なんとしてでもシリアに軍事介入をしたいアメリカだったが、同盟国が離反し、あとは実質的に属国である日本の支持が頼りで、同調圧力をかけている。そして日本政府は苦慮していると報道されている。
もともとシリア情勢の報道は、嘘臭いものであった。リビアに続いて「民主化を求めるデモや集会に政府が武力弾圧」という嘘をNHKなどが報道してきた。穏健な運動に軍が武力を用いたにしては、長期に渡り内戦状態となっているので、みんな変だと感じていたはずだ。
最悪なのが『ニューズウイーク』である。特に7月の日本版に掲載された記事は、不可解な取材の方法と、不自然な事実関係、アメリカの軍事介入を求める意図が見え見えの嘘臭い証言によって構成されていた。それは、アサド政権が民間人ばかり殺傷し、これを傍観するアメリカに、シリアの市民は怒っているという内容だった。
これまでアメリカは、マスメディアを使って嘘を垂れ流して戦争の口実を作ってきた。リビアでも、その前のユーゴでも、その前のベトナムでも。
また、先日来日した映画監督のオリバー・ストーン氏は、92年に日本の報道番組に出演して筑紫哲也氏からインタビューを受けたさい、ニューズウイークは謀略宣伝雑誌だと指摘していた。
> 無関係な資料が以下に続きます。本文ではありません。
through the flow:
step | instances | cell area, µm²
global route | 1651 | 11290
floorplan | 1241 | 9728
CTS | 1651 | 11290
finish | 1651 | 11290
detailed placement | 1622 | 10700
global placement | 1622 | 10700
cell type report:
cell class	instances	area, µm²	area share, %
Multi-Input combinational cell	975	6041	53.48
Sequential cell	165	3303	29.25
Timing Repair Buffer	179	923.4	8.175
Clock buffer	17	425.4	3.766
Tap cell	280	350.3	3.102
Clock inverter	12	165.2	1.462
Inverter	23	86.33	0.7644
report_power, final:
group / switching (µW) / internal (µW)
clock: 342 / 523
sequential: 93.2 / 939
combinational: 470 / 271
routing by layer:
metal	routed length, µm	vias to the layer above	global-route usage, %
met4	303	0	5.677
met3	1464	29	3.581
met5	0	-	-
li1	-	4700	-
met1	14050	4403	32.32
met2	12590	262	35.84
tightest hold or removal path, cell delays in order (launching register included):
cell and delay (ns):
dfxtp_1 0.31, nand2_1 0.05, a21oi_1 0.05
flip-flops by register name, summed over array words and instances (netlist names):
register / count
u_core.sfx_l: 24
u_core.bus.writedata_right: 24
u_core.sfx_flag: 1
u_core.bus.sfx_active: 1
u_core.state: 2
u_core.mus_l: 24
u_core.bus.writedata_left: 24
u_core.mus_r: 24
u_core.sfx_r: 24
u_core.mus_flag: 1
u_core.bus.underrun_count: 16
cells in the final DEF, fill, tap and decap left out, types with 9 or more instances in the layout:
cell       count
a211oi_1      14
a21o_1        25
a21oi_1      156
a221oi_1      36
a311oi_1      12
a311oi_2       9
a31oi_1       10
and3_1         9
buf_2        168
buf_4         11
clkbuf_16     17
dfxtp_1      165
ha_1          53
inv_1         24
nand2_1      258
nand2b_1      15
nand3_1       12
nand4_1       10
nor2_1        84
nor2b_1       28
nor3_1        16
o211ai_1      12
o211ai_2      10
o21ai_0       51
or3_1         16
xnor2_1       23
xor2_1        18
<file path="src/rtl/avalon_body_regs_if.sv">
// Avalon-MM slave bus bundle for the body-parameter register block.
// The master drives the strobes, address and write data; the slave returns read data.
interface avalon_body_regs_if #(
  parameter int ADDR_W = 5
);
  logic              read;
  logic              write;
  logic              cs;
  logic [3:0]        byte_en;
  logic [ADDR_W-1:0] addr;
  logic [31:0]       writedata;
  logic [31:0]       readdata;

  modport master (
    output read, write, cs, byte_en, addr, writedata,
    input  readdata
  );

  modport slave (
    input  read, write, cs, byte_en, addr, writedata,
    output readdata
  );
endinterface

</file>
<file path="src/rtl/avalon_body_regs.sv">
// Double-buffered per-body render parameters: software fills a shadow bank that is
// copied to the active bank in one cycle at the start of vertical blanking.
module avalon_body_regs #(
  parameter int NUM_BODIES = 4,
  parameter int ADDR_W     = 5
) (
  input  logic                      clk,
  input  logic                      rst,
  avalon_body_regs_if.slave         avl,
  input  logic                      vga_vs,
  output logic [NUM_BODIES*128-1:0] body_data,
  output logic [NUM_BODIES-1:0]     body_en,
  output logic                      commit_pending,
  output logic                      frame_irq
);
  localparam int NUM_WORDS   = 4 * NUM_BODIES;
  localparam int MASK_ADDR   = NUM_WORDS;
  localparam int CTRL_ADDR   = NUM_WORDS + 1;
  localparam int STATUS_ADDR = NUM_WORDS + 2;

  function automatic logic [31:0] merge_bytes(input logic [31:0] old_word,
                                              input logic [31:0] new_word,
                                              input logic [3:0]  be);
    logic [31:0] merged;
    merged = old_word;
    for (int i = 0; i < 4; i++)
      if (be[i]) merged[8*i +: 8] = new_word[8*i +: 8];
    return merged;
  endfunction

  logic [31:0]           shadow_regs [NUM_WORDS];
  logic [NUM_BODIES-1:0] shadow_en;
  logic                  pending;
  logic                  irq_en;
  logic                  auto_commit;
  logic                  irq_flag;
  logic [15:0]           frame_cnt;
  logic [2:0]            vs_sync;
  logic                  vblank;

  logic [ADDR_W-1:0]     addr;
  int                    addr_idx;
  logic                  wr_en;
  logic                  rd_en;
  logic                  commit_req;
  logic                  irq_clear;
  logic                  do_commit;
  logic [31:0]           en_word;
  logic [31:0]           ctrl_word;
  logic [31:0]           status_word;
  logic [31:0]           rd_mux;

  assign addr       = avl.addr;
  assign addr_idx   = int'(addr);
  assign wr_en      = avl.cs & avl.write;
  assign rd_en      = avl.cs & avl.read;
  assign commit_req = wr_en && (addr_idx == CTRL_ADDR) && avl.byte_en[0] && avl.writedata[0];
  assign irq_clear  = wr_en && (addr_idx == STATUS_ADDR) && avl.byte_en[0] && avl.writedata[1];
  assign do_commit  = vblank & (pending | auto_commit);

  assign ctrl_word   = {29'd0, auto_commit, irq_en, pending};
  assign status_word = {frame_cnt, 14'd0, irq_flag, pending};

  // NOTE: combinational blocks use blocking '=' and give every output a default
  // first, so no path leaves a value held and no latch is inferred.
  always_comb begin
    en_word                 = '0;
    en_word[NUM_BODIES-1:0] = shadow_en;
  end

  always_comb begin
    rd_mux = '0;
    for (int i = 0; i < NUM_WORDS; i++)
      if (addr_idx == i) rd_mux = shadow_regs[i];
    if (addr_idx == MASK_ADDR)   rd_mux = en_word;
    if (addr_idx == CTRL_ADDR)   rd_mux = ctrl_word;
    if (addr_idx == STATUS_ADDR) rd_mux = status_word;
  end

  // vs_sync[1:0] is the two-flop synchroniser, vs_sync[2] the previous synchronised
  // level; preset high so releasing reset never looks like a falling edge.
  always_ff @(posedge clk or posedge rst) begin
    if (rst) begin
      vs_sync <= 3'b111;
      vblank  <= 1'b0;
    end else begin
      vs_sync <= {vs_sync[1:0], vga_vs};
      vblank  <= vs_sync[2] & ~vs_sync[1];
    end
  end

  // NOTE: the shadow bank is reset element by element because software may read
  // it back before ever writing it; registers use non-blocking '<=' throughout.
  always_ff @(posedge clk or posedge rst) begin
    if (rst) begin
      for (int i = 0; i < NUM_WORDS; i++) shadow_regs[i] <= '0;
      shadow_en <= '0;
    end else if (wr_en) begin
      for (int i = 0; i < NUM_WORDS; i++)
        if (addr_idx == i)
          shadow_regs[i] <= merge_bytes(shadow_regs[i], avl.writedata, avl.byte_en);
      if (addr_idx == MASK_ADDR)
        for (int i = 0; i < NUM_BODIES; i++)
          if (avl.byte_en[i/8]) shadow_en[i] <= avl.writedata[i];
    end
  end

  // Active bank samples the shadow bank as it stood before any same-cycle write.
  always_ff @(posedge clk or posedge rst) begin
    if (rst) begin
      body_data <= '0;
      body_en   <= '0;
    end else if (do_commit) begin
      for (int k = 0; k < NUM_BODIES; k++)
        for (int j = 0; j < 4; j++)
          body_data[128*k + 32*j +: 32] <= shadow_regs[4*k + j];
      body_en <= shadow_en;
    end
  end

  // A commit request written during the vblank pulse survives the pulse's clear,
  // and a commit's flag set beats a same-cycle clear: later assignments win.
  always_ff @(posedge clk or posedge rst) begin
    if (rst) begin
      pending     <= 1'b0;
      irq_en      <= 1'b0;
      auto_commit <= 1'b0;
      irq_flag    <= 1'b0;
      frame_cnt   <= '0;
    end else begin
      if (wr_en && (addr_idx == CTRL_ADDR) && avl.byte_en[0]) begin
        irq_en      <= avl.writedata[1];
        auto_commit <= avl.writedata[2];
      end
      if (vblank) frame_cnt <= frame_cnt + 16'd1;
      if (do_commit) pending <= 1'b0;
      if (commit_req) pending <= 1'b1;
      if (irq_clear) irq_flag <= 1'b0;
      if (do_commit) irq_flag <= 1'b1;
    end
  end

  always_ff @(posedge clk or posedge rst) begin
    if (rst) avl.readdata <= '0;
    else     avl.readdata <= rd_en ? rd_mux : '0;
  end

  assign commit_pending = pending;
  assign frame_irq      = irq_flag & irq_en;
endmodule

</file>
<file path="src/flat_wrapper.sv">
// flat-port wrapper written by rule: the top's interface ports become plain ports
module avalon_body_regs_flat 
#(
  parameter int NUM_BODIES = 4,
  parameter int ADDR_W     = 5
)
  (clk, rst, vga_vs, body_data, body_en, commit_pending, frame_irq, avl_read, avl_write, avl_cs, avl_byte_en, avl_addr, avl_writedata, avl_readdata);
  avalon_body_regs_if #(.ADDR_W(ADDR_W)) avl_i ();
  input  logic clk;
  input  logic rst;
  input  logic vga_vs;
  output logic [NUM_BODIES*128-1:0] body_data;
  output logic [NUM_BODIES-1:0] body_en;
  output logic commit_pending;
  output logic frame_irq;
  input wire logic [$bits(avl_i.read)-1:0] avl_read;
  input wire logic [$bits(avl_i.write)-1:0] avl_write;
  input wire logic [$bits(avl_i.cs)-1:0] avl_cs;
  input wire logic [$bits(avl_i.byte_en)-1:0] avl_byte_en;
  input wire logic [$bits(avl_i.addr)-1:0] avl_addr;
  input wire logic [$bits(avl_i.writedata)-1:0] avl_writedata;
  output wire logic [$bits(avl_i.readdata)-1:0] avl_readdata;
  assign avl_i.read = avl_read;
  assign avl_i.write = avl_write;
  assign avl_i.cs = avl_cs;
  assign avl_i.byte_en = avl_byte_en;
  assign avl_i.addr = avl_addr;
  assign avl_i.writedata = avl_writedata;
  assign avl_readdata = avl_i.readdata;
  avalon_body_regs #(.NUM_BODIES(NUM_BODIES), .ADDR_W(ADDR_W)) u_core (.clk(clk), .rst(rst), .avl(avl_i), .vga_vs(vga_vs), .body_data(body_data), .body_en(body_en), .commit_pending(commit_pending), .frame_irq(frame_irq));
endmodule
</file>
ただ、それを言ったらアメリカのマスメディアは総てそうだと批判されている。さすがに『リーダーズダイジェスト』のようなCIA直営雑誌とまで言われるところは少ないだろうが。その『リーダーズダイジェスト』日本版は、労働組合つぶしのため偽装倒産して撤退したが、このことが内部文書の漏洩で発覚し、出版労連が問題にしていた。
それを、表向きは、日本の郵便料金が高すぎてダイレクトメール費用がかさむからと言っていた。これは86年のことだ。こんな前から、アメリカは日本の郵政にケチをつけていたのだ。
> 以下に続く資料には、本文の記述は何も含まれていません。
$ cat config.mk
export PLATFORM = sky130hd
export DESIGN_NAME = ram_seq_ctrl
export DESIGN_NICKNAME = d
export VERILOG_FILES = /design/src/rtl/ram_fsm_pkg.sv /design/src/rtl/tick_gen.sv /design/src/rtl/ram_seq_ctrl.sv
export SDC_FILE = /design/constraint.sdc
export NUM_CORES = 1
export LEC_CHECK = 0
export CELL_PAD_IN_SITES_DETAIL_PLACEMENT = 1
export CELL_PAD_IN_SITES_GLOBAL_PLACEMENT = 1
export CORE_MARGIN = 2
export CORE_UTILIZATION = 40
export DETAILED_ROUTE_END_ITERATION = 12
export PLACE_DENSITY_LB_ADDON = 0.1
export SYNTH_ARGS = -nofsm -noshare
export SYNTH_HDL_FRONTEND = slang
export SYNTH_SLANG_ARGS = --single-unit
$ cat constraint.sdc
create_clock -name clock -period 2.5 [get_ports clock]
set_clock_uncertainty 0.05 [all_clocks]
set_input_delay 0.375 -clock clock [delete_from_list [all_inputs] [get_ports clock]]
set_output_delay 0.375 -clock clock [all_outputs]
set_load 0.01 [all_outputs]
$ cat src/rtl/ram_fsm_pkg.sv
// Shared state encoding, status LED bit positions and the fill pattern for the RAM sequencer.
package ram_fsm_pkg;

   typedef logic [2:0] state_t;

   localparam state_t StIdle  = 3'd0;
   localparam state_t StWrite = 3'd1;
   localparam state_t StRead  = 3'd2;
   localparam state_t StCheck = 3'd3;
   localparam state_t StHold  = 3'd4;
   localparam state_t StDone  = 3'd5;

   localparam int LedWrite = 0;
   localparam int LedRead  = 1;
   localparam int LedDone  = 2;
   localparam int LedErr   = 3;

   // Callers truncate the result to their data width.
   function automatic logic [31:0] pattern(input logic [31:0] addr, input logic [31:0] seed);
      return addr ^ seed;
   endfunction

endpackage

$ cat src/rtl/tick_gen.sv
// Hold-time prescaler: counts enabled cycles and pulses tick on the last one of each period.
module tick_gen #(
   parameter int unsigned TICK_DIV = 50_000_000
) (
   input  logic clock,
   input  logic i_reset,
   input  logic clear,
   input  logic enable,
   output logic tick
);

   localparam int unsigned CntW = (TICK_DIV > 1) ? $clog2(TICK_DIV) : 1;
   localparam logic [CntW-1:0] CntMax = CntW'(TICK_DIV - 1);

   logic [CntW-1:0] cnt_q, cnt_d;

   assign tick = enable && (cnt_q == CntMax);

   always_comb begin
      cnt_d = cnt_q;
      if (clear || tick) begin
         cnt_d = '0;
      end else if (enable) begin
         cnt_d = cnt_q + CntW'(1);
      end
   end

   always_ff @(posedge clock) begin
      if (i_reset) begin
         cnt_q <= '0;
      end else begin
         cnt_q <= cnt_d;
      end
   end

endmodule

$ cat src/rtl/ram_seq_ctrl.sv
// RAM fill/verify sequencer: writes a seeded pattern to every word, then reads each word back,
// shows its low nibble on the LEDs for a hold period and counts mismatches.
module ram_seq_ctrl
   import ram_fsm_pkg::*;
#(
   parameter int unsigned ADDR_W   = 4,
   parameter int unsigned DATA_W   = 8,
   parameter logic [31:0] SEED     = 32'h0000_00A5,
   parameter int unsigned TICK_DIV = 50_000_000
) (
   input  logic              clock,
   input  logic              i_reset,
   input  logic              i_enable,
   output logic              o_ram_we,
   output logic [ADDR_W-1:0] o_ram_addr,
   output logic [DATA_W-1:0] o_ram_wdata,
   input  logic [DATA_W-1:0] i_ram_rdata,
   output logic [3:0]        o_leds,
   output logic [3:0]        o_led_r,
   output logic              o_done,
   output logic [ADDR_W:0]   o_err_cnt
);

   localparam int unsigned ErrW = ADDR_W + 1;
   localparam logic [ADDR_W-1:0] LastAddr = '1;

   state_t            state_q, state_d;
   logic [ADDR_W-1:0] cnt_q, cnt_d;
   logic [3:0]        leds_q, leds_d;
   logic              err_q, err_d;
   logic [ADDR_W:0]   err_cnt_q, err_cnt_d;
   logic [DATA_W-1:0] pat;
   logic              tick;

   assign pat = DATA_W'(pattern(32'(cnt_q), SEED));

   tick_gen #(
      .TICK_DIV (TICK_DIV)
   ) u_tick_gen (
      .clock   (clock),
      .i_reset (i_reset),
      .clear   (state_q == StCheck),
      .enable  ((state_q == StHold) && i_enable),
      .tick    (tick)
   );

   always_comb begin
      state_d   = state_q;
      cnt_d     = cnt_q;
      leds_d    = leds_q;
      err_d     = err_q;
      err_cnt_d = err_cnt_q;
      case (state_q)
         StIdle: begin
            if (i_enable) begin
               state_d   = StWrite;
               cnt_d     = '0;
               err_d     = 1'b0;
               err_cnt_d = '0;
            end
         end
         StWrite: begin
            if (i_enable) begin
               if (cnt_q == LastAddr) begin
                  state_d = StRead;
                  cnt_d   = '0;
               end else begin
                  cnt_d = cnt_q + ADDR_W'(1);
               end
            end
         end
         StRead:  state_d = StCheck;
         StCheck: begin
            // Read data for cnt_q arrives this cycle; i_enable is deliberately ignored.
            leds_d  = i_ram_rdata[3:0];
            state_d = StHold;
            if (i_ram_rdata != pat) begin
               err_d     = 1'b1;
               err_cnt_d = err_cnt_q + ErrW'(1);
            end
         end
         StHold: begin
            if (tick) begin
               if (cnt_q == LastAddr) begin
                  state_d = StDone;
               end else begin
                  cnt_d   = cnt_q + ADDR_W'(1);
                  state_d = StRead;
               end
            end
         end
         StDone: begin
            if (!i_enable) begin
               state_d = StIdle;
            end
         end
         default: state_d = StIdle;
      endcase
   end

   always_ff @(posedge clock) begin
      if (i_reset) begin
         state_q   <= StIdle;
         cnt_q     <= '0;
         leds_q    <= '0;
         err_q     <= 1'b0;
         err_cnt_q <= '0;
      end else begin
         state_q   <= state_d;
         cnt_q     <= cnt_d;
         leds_q    <= leds_d;
         err_q     <= err_d;
         err_cnt_q <= err_cnt_d;
      end
   end

   // A paused write must not reach the RAM, so we follows the switch within WRITE.
   assign o_ram_we    = (state_q == StWrite) && i_enable;
   assign o_ram_addr  = (state_q == StIdle) ? '0 : cnt_q;
   assign o_ram_wdata = (state_q == StWrite) ? pat : '0;
   assign o_leds      = leds_q;
   assign o_done      = (state_q == StDone);
   assign o_err_cnt   = err_cnt_q;

   always_comb begin
      o_led_r           = '0;
      o_led_r[LedWrite] = (state_q == StWrite);
      o_led_r[LedRead]  = (state_q == StRead) || (state_q == StCheck) || (state_q == StHold);
      o_led_r[LedDone]  = o_done;
      o_led_r[LedErr]   = err_q;
   end

endmodule

* Yosys cells after proc, flatten, opt, wreduce, memory -nomap -nowiden
Index checks and enable logic that the tools add are counted.
** Cells by class
- Equality and inequality tests :: 15
- Bitwise gates (word level) :: 1
- Add/sub/neg operators :: 3
- Mux-type cells :: 21
- Reductions and logical operators :: 13
** Operators by type and width (number)
- $add 26x1->26 const B :: 1
- $eq 26x26->1 const B :: 1
- $mux 4 :: 6
- $mux 3 :: 6
- $pmux 3 s6 :: 1
- $pmux 4 s3 :: 1
- $mux 5 :: 2
- $ne 2x2->1 const B :: 5
- $pmux 5 s2 :: 1
- $reduce_and 5->1 :: 2
- $mux 8 :: 1
- $ne 8x8->1 :: 1
- $eq 3x2->1 const B :: 2
- $eq 3x3->1 const B :: 2
- $add 5x1->5 const B :: 1
- $add 4x1->4 const B :: 1
- $eq 4x4->1 const B :: 1
- $ne 2x1->1 const B :: 2
- $not 2->4 :: 1
- $eq 3x1->1 const B :: 1
- $logic_and 1x1->1 :: 3
- $logic_not 3->1 :: 1
- $logic_or 1x1->1 :: 3
- $reduce_and 3->1 :: 1
- other kinds (5) :: 6
** Word-level totals
- Word-level logic and storage cells :: 59
- Register bits :: 43

* Depth between registers and ports, before layout
- Word-level depth :: 5
- Mapped depth :: 8
- Mapped depth without buffers :: 7

* Cells and area by module
From an unflattened synthesis, not the netlist that was laid out.
** Unflattened totals
- Cell total of the unflattened synthesis :: 289
- Area total of the unflattened synthesis :: 2436.1 sq um
** By module, submodules not included
- tick_gen :: cells an instance 145, area an instance 1267.5 sq um, times used 1
- ram_seq_ctrl :: cells an instance 144, area an instance 1168.6 sq um, times used 1

* Least setup slack after synthesis
OpenSTA, ideal clock, no wires.
- Kind :: register to register
- Start point :: register state_q[1]
- End point :: register cnt_q[3]
- Required time :: 2.380 ns
- Cell stages (with the launch flop) :: 8
- Setup time :: 0.070 ns
- Buffers on the path :: 2
- Slack :: 0.416 ns
- Arrival :: 1.964 ns
- Cells stage by stage :: dfxtp_1 -> buf_6 -> or3b_4 -> buf_6 -> nor4_4 -> a21oi_2 -> or4_1 -> a21oi_1
** On the way
- Longest elaborated chain between the ends :: 5
** RTL lines
- from (decl) :: RTL line ram_seq_ctrl.sv:27 : state_t state_q, state_d;
- from (signal assigned) :: RTL line ram_seq_ctrl.sv:103 : state_q <= StIdle;
- from (signal assigned) :: RTL line ram_seq_ctrl.sv:109 : state_q <= state_d;
- $eq 3x3->1 :: RTL line ram_seq_ctrl.sv:43, ram_seq_ctrl.sv:53
- $logic_and 1x1->1 :: RTL line ram_seq_ctrl.sv:43 : .enable ((state_q == StHold) && i_enable),
- $logic_and 1x1->1 :: RTL line tick_gen.sv:17 : assign tick = enable && (cnt_q == CntMax);
- $ne 2x1->1 (no source line)
- $reduce_and 5->1 (no source line)
- to (signal assigned) :: RTL line ram_seq_ctrl.sv:110 : cnt_q <= cnt_d;
- to (decl) :: RTL line ram_seq_ctrl.sv:28 : logic [ADDR_W-1:0] cnt_q, cnt_d;
Several ways; a longest one is shown, not always the timed one.
A chain may end at the register's enable or synchronous reset.

* Worst setup path in the final report
- Start point :: register state_q[2]
- End point :: output port o_ram_we
** On the way
- Longest elaborated chain between the ends :: 2
** RTL lines
- $eq 3x1->1 :: RTL line ram_seq_ctrl.sv:118 : assign o_ram_we = (state_q == StWrite) && i_enable;
- $logic_and 1x1->1 :: RTL line ram_seq_ctrl.sv:118
- to (decl) :: RTL line ram_seq_ctrl.sv:14 : output logic o_ram_we,
No other way between the ends.

==> results.yml <==
clocking:
  ctsHoldBuffers: 0
  cts_tree: "done"
  clock-sinks: 43
  clkTransAtPathRegs_ns: 0.08
  cts-buffers-inserted: 5
  post-cts-setup-buffers: 0
  cts_max_path_buffers: 2
  clock_tree.root_cell: "clkbuf_8"
  insertion_delay_ns: 0.29
  h-tree-depth: 2
floorplanning:
  die_h_um: 80.30
  dieArea_um2: 6447
  num_rows: 27
  initial_core_util: 0.4177
  fp.dieW_um: 80.30
  io_pins: 38
  core_region_area_um2: 5574
logic_synthesis:
  seq_area_frac_synth: 0.3697
  synth_seq_cells: 43
  yosysUniqueCellTypes: 51
  netlist_area_um2: 2328
  ys.flop_type: "dfxtp_1"
  synth_edf_count: 0
  synth_area_per_cell_um2: 8.561
  ys_warn_count: 0
  synth_cells: 272
  async_reset_ff_frac: 0
worst_setup_path:
  cp-start-kind: "register"
  crit_family: "buffers and inverters"
  end_kind: "primary output"
  critPathSlowestCell: "clkdlybuf4s50_1"
  cp.required_ns: 2.08
  cp_max_fo: 10
  worstPathCellList: "buf_4, nor2_1, nand2_1, inv_2, and2_1, clkdlybuf4s50_1"
  path_buf_inv: 3
  slowest_delay_ns: 0.53
  critPathKind: "reg -> out"
  crit_arrival_ns: 1.94
routing:
  drc_errors: 0
  avgRoutedWirePerCell_um: 14.51
  first_pass_iters: 4
  via_per_inst: 5.316
  drt-initial-drc-count: 71
  drtAntennaViolNets: 0
  drt-total-wl_um: 5512
  vias: 2020
power_and_ir_drop:
  power_density_nw_per_um2: 446.1
  leakage_nw: 1.036
  ir_drop_mv: 0.3963
placement:
  io_buffers: 35
  dp.cells: 372
  place_area_um2: 2719
  globalplace.congestion: 0.7767
  dpl.hpwl_um: 4079
  place_ws_ns: 0.1018
global_routing:
  grt_overflow_total: 0
  grt_max_degree: 27
  antenna_found_initial: 0
  grt_util_all_layers: 0.1825
  grt_pass1_wl_um: 9328
  grt_pass1_vias: 1915
final_layout:
  layout_commonest_cell: "dfxtp_1"
  fin_cells: 380
  drive_gt1_frac: 0.08766
  postLayoutCoreUtil: 0.5059
  num_antenna_cells: 0
  syn_to_final_growth_pct: 21.12
  final_cell_mix: "dfxtp_1, nor2_1, clkdlybuf4s50_1"
  fin_area_um2: 2820
  finalNetCount: 321
timing:
  hold_viol_final: 0
  finalMaxSlewViolations: 0
  period_share: 0.9475
  slew_headroom: 0.6171
  fin_ws_ns: 0.1313
  worst_slew_pin_slew_ns: 0.5744
  tns_ns: 0
  fin_crit_ns: 2.369
  max_freq_mhz: 422.2
  setup_violations: 0
  rsz0062_at_grt: "false"
job:
  cap_violations: 0
min_path:
  hold_class: "reg -> reg"
outcome:
  run_status: "complete, no violations"
-- path summary, 6_finish.rpt --
check / startpoint / endpoint / slack (ns) / depth (start not counted)
max: state_q[2] / o_ram_we / 0.13 / 6
max reg2reg: state_q[0] / cnt_q[1] / 0.29 / 5
min: err_q / err_q / 0.41 / 2
min reg2reg: err_q / err_q / 0.41 / 2
-- repair_timing --
action	in CTS	in global routing
pin swaps	0	0
setup endpoints to repair	1	3
gates resized for setup	1	1
-- worst reg2reg max path, stage by stage (launching register included) --
cell,delay (ns)
dfxtp_1,0.44
or3b_4,0.49
nor4_4,0.30
a21oi_2,0.15
or4b_1,0.55
a21oi_1,0.15
-- metal layers --
layer	routed length, um	global-route usage	vias up
met5	0	0	-
met3	168	0.03371	4
li1	-	-	1030
met1	2934	0.2800	961
met2	2371	0.2617	25
met4	38	0.04068	0
-- state kept, by name (all words and copies together) (netlist names) --
name and flops:
cnt_q 4, o_err_cnt 5, u_tick_gen.cnt_q 26, err_q 1, o_leds 4, state_q 3
-- power by group --
group          internal [mW]  leakage (nW)  switching (mW)
combinational         0.0428         0.637          0.0442
sequential             0.686         0.347         0.00636
clock                  0.252        0.0515           0.226
total                  0.981          1.04           0.277
-- synthesized netlist by cell type, drive strengths merged, types with 7 or more instances --
| cell type | count | share of area |
|---|---|---|
| nand3 | 16 | 0.034 |
| nor3 | 8 | 0.017 |
| nand4 | 12 | 0.032 |
| nand2 | 14 | 0.023 |
| nor2 | 38 | 0.061 |
| inv | 8 | 0.013 |
| and3 | 7 | 0.019 |
| buf | 12 | 0.040 |
| xor2 | 17 | 0.064 |
| o21ai | 7 | 0.015 |
| xnor2 | 11 | 0.041 |
| dfxtp | 43 | 0.37 |
| a21oi | 10 | 0.023 |
-- final cells by class --
class / count / area (um^2)
fill: 678 / 2754
multi-input combinational: 204 / 1300
sequential: 43 / 862.1
timing repair buffer: 45 / 437.9
clock buffer: 8 / 100.1
tap: 72 / 90.09
inverter: 8 / 30.03
-- through the flow --
stage | power (mW) | hold WS, ns
after global routing | 1.319 | 0.4749
after CTS | 1.281 | 0.4149
after global placement | 0.7957 | 0.3956
after detailed placement | 0.7962 | 0.3994
after floorplan | 0.7569 | 0.3867
final | 1.258 | 0.4089
-- cells by family (layout without fill, tap and decap cells) --
| family | Yosys count | count (layout) | synth area share |
|---|---|---|---|
| compound gates | 33 | 33 | 0.09081 |
| xor+xnor | 28 | 28 | 0.1053 |
| fa+ha+maj | 3 | 3 | 0.01612 |
| buf+inv | 26 | 61 | 0.07361 |
| flops | 43 | 43 | 0.3697 |
| mux | 5 | 5 | 0.02149 |
| other cells | 1 | 2 | 0.001610 |
| simple gates | 133 | 133 | 0.3213 |
Note: power is estimated with default switching activity, not from simulation.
とにかく、アメリカの、『リーダーズダイジェスト』に載った、『ニューズウイーク』に載った、「CNN」が放送した、というのは、旧ソ連で、『プラウダ』に載った、『イズベスチヤ』に載った、『モスクワ放送』が放送した、というのと同じである。
なのに、最新の情報や論調が読めると錯覚して、そんな雑誌の日本版を講読して気取っている人たちがいる。これはとても愚かなことである。